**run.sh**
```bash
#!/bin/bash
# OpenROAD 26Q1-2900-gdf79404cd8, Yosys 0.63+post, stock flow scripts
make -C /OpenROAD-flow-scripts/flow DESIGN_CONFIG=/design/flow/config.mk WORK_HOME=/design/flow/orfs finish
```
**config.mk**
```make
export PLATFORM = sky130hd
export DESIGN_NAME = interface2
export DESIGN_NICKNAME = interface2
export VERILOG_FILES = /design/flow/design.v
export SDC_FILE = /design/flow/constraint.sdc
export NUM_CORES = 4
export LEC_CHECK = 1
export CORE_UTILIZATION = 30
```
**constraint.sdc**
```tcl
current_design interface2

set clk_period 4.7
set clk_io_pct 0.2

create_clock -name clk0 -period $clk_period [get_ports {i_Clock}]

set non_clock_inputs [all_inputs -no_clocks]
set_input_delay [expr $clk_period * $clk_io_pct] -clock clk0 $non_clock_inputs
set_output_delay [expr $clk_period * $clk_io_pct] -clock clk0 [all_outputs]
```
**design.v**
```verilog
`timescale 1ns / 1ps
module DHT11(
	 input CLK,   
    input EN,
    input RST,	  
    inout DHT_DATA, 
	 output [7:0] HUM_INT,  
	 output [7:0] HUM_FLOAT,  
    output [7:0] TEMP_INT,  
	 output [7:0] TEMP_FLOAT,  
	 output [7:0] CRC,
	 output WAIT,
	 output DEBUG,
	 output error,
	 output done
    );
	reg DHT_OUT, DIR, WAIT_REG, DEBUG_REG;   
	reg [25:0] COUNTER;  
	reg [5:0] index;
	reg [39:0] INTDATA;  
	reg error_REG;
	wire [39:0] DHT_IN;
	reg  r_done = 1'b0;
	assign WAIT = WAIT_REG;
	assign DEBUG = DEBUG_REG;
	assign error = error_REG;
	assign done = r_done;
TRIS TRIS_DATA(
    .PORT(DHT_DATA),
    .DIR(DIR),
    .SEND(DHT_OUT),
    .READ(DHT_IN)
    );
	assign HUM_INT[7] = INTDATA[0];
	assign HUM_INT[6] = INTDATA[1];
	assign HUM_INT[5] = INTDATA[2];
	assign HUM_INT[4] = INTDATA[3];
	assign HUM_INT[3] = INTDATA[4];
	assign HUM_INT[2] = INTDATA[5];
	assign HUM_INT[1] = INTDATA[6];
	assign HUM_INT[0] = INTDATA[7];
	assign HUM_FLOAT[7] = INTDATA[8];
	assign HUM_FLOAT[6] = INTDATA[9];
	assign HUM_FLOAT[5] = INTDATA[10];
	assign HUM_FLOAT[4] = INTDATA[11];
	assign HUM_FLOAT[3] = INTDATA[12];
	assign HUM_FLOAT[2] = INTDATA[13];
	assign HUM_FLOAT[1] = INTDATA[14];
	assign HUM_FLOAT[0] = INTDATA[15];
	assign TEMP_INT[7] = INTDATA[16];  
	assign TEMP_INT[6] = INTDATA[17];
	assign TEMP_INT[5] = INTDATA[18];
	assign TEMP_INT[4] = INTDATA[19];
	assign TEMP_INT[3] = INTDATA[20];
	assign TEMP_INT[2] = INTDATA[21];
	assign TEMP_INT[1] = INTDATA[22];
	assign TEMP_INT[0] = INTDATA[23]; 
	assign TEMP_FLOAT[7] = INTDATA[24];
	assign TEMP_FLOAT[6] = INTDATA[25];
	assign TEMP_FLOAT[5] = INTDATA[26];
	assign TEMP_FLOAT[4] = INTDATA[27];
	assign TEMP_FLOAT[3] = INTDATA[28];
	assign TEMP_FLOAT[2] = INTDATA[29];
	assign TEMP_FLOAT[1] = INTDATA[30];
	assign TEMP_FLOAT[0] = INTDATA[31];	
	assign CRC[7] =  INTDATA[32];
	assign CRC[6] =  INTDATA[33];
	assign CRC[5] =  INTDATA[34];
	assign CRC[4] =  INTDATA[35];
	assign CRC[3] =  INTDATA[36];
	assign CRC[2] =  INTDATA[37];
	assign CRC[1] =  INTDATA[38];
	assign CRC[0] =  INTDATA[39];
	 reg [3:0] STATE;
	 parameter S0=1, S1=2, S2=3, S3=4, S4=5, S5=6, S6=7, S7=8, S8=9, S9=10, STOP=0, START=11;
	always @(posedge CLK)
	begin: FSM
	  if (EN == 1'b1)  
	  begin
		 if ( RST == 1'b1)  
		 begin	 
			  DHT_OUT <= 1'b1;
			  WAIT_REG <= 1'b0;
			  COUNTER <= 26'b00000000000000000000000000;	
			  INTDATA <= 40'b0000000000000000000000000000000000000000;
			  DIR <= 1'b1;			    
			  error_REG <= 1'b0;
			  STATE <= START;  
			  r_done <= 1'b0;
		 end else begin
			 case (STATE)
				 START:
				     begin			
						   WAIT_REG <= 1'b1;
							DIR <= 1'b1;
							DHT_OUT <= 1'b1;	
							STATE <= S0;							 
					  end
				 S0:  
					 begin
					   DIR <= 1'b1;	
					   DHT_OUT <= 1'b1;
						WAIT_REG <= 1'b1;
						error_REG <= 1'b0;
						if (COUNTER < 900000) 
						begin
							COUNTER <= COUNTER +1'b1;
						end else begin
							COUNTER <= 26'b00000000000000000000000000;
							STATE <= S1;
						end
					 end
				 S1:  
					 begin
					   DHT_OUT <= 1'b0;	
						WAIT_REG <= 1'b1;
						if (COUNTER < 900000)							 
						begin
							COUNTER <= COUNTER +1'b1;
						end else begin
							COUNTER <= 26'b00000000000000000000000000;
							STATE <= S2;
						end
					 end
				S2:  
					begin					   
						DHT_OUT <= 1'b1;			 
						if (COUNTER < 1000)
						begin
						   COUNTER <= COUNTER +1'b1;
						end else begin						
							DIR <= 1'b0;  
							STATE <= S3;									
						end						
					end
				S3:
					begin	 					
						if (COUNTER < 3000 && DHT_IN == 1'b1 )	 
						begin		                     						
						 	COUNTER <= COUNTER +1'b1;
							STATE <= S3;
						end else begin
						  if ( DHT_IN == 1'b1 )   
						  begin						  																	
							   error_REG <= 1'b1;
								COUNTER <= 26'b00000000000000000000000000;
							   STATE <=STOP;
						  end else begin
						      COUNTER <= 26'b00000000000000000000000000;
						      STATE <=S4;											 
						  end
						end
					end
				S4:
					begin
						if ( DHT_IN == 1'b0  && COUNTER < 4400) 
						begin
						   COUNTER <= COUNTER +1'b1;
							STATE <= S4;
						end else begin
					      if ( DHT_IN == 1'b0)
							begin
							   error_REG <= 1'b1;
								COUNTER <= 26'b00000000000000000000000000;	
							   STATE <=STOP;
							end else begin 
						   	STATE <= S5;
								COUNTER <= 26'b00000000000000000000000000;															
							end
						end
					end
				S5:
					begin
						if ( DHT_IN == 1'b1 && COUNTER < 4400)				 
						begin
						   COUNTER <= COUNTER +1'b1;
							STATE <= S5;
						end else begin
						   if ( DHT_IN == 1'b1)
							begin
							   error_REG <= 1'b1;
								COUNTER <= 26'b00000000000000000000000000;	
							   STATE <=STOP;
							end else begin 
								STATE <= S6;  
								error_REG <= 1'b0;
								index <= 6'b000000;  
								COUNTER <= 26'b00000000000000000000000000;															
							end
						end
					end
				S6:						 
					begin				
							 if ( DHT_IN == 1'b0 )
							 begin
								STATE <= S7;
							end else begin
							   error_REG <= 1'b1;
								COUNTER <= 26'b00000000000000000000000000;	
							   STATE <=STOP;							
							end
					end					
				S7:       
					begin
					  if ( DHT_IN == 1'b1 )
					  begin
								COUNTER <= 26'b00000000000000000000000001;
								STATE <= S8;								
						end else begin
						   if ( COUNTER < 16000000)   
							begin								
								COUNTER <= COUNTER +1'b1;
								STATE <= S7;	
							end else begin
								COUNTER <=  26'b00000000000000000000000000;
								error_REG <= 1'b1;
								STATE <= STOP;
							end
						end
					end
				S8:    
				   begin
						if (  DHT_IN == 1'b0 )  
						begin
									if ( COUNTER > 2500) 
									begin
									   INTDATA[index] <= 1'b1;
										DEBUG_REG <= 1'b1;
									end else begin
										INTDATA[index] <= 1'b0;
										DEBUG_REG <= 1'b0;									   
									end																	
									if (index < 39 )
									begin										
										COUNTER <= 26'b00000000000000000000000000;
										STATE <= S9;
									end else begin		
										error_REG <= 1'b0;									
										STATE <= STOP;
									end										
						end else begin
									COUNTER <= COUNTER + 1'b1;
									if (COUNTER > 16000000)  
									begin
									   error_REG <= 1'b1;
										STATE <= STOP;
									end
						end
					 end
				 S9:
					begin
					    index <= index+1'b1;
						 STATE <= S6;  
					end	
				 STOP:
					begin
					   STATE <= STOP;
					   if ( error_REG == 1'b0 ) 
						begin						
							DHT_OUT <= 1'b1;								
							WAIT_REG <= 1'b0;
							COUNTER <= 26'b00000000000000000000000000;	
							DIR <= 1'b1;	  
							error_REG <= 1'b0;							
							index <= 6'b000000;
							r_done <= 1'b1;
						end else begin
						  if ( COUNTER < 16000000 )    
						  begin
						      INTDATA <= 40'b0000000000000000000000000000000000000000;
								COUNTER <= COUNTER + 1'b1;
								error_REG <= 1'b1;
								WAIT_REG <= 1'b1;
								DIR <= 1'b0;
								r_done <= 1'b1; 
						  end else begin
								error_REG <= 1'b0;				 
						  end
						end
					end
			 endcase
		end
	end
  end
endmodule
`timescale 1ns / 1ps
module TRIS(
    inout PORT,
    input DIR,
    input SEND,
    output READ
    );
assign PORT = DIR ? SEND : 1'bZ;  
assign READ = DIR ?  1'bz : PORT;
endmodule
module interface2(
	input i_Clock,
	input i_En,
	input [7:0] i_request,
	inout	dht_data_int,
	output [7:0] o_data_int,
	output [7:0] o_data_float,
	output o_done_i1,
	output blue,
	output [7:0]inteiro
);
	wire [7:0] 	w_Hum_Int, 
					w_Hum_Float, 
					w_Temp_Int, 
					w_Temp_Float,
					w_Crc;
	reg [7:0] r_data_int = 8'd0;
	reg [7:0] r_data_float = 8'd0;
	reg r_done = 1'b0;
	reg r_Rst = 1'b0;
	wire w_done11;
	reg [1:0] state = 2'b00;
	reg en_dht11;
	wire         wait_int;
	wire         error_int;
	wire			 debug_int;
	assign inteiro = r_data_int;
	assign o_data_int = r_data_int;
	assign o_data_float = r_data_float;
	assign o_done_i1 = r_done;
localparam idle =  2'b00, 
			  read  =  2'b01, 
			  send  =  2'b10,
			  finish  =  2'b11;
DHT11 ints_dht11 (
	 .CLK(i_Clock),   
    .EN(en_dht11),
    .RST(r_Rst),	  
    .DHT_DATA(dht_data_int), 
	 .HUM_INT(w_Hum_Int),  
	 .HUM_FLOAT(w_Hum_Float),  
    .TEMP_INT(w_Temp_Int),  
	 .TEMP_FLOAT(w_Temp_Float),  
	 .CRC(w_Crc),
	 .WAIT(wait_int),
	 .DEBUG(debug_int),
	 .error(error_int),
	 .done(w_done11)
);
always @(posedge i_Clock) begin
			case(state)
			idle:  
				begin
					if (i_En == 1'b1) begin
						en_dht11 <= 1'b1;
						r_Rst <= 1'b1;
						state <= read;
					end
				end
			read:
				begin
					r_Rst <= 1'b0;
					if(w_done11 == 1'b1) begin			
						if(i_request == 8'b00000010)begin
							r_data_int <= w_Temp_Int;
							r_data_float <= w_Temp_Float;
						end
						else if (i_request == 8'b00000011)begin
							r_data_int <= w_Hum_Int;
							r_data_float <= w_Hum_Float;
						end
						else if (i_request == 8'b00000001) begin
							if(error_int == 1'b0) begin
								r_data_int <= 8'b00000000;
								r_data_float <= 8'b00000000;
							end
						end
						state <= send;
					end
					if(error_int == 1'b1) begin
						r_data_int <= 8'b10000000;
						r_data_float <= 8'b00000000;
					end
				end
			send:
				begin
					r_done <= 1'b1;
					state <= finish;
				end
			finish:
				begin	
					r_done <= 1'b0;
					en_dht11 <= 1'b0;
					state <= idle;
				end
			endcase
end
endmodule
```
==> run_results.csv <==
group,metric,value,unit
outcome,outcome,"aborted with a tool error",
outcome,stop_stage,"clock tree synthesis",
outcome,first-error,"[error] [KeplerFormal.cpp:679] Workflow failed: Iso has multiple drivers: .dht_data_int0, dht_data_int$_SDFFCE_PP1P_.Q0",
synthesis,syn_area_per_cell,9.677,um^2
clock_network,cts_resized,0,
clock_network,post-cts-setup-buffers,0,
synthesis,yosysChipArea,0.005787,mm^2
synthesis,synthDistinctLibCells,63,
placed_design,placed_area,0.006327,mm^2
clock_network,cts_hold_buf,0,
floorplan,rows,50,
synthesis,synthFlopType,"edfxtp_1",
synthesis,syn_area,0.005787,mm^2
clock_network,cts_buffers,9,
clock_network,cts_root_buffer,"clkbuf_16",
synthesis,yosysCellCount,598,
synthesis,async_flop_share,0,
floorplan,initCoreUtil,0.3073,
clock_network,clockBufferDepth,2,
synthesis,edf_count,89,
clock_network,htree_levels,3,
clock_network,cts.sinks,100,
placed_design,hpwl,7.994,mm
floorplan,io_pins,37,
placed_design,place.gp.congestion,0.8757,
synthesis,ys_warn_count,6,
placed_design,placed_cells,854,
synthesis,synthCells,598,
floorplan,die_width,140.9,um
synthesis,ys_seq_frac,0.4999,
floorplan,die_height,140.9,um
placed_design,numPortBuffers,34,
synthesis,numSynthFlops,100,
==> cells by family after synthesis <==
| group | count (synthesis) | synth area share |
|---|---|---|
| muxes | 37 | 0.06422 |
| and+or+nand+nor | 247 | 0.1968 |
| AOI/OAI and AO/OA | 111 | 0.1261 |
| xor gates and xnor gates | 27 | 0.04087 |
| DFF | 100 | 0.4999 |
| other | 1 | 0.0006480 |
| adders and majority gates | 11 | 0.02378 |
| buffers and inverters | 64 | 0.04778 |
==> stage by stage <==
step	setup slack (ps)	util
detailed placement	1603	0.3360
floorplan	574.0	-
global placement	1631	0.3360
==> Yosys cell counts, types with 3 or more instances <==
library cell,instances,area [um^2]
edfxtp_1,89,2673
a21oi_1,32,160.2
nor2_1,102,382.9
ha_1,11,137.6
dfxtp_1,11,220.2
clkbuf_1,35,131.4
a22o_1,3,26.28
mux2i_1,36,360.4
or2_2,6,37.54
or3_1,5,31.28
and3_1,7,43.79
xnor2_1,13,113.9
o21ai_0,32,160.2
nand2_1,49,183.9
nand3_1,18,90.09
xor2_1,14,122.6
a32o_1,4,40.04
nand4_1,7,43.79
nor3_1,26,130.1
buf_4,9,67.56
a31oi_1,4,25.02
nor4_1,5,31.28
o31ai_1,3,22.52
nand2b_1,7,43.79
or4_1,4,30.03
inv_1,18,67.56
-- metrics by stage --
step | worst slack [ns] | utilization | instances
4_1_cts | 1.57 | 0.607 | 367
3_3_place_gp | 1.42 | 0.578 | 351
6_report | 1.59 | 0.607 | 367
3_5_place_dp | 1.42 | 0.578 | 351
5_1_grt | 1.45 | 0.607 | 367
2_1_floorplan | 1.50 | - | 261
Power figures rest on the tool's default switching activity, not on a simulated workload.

INSTRUCTIONS FOR THE TASK: Across the listing, how many lines contain "constraint"? State the number and nothing else.

SOLUTION TO THIS TASK: 2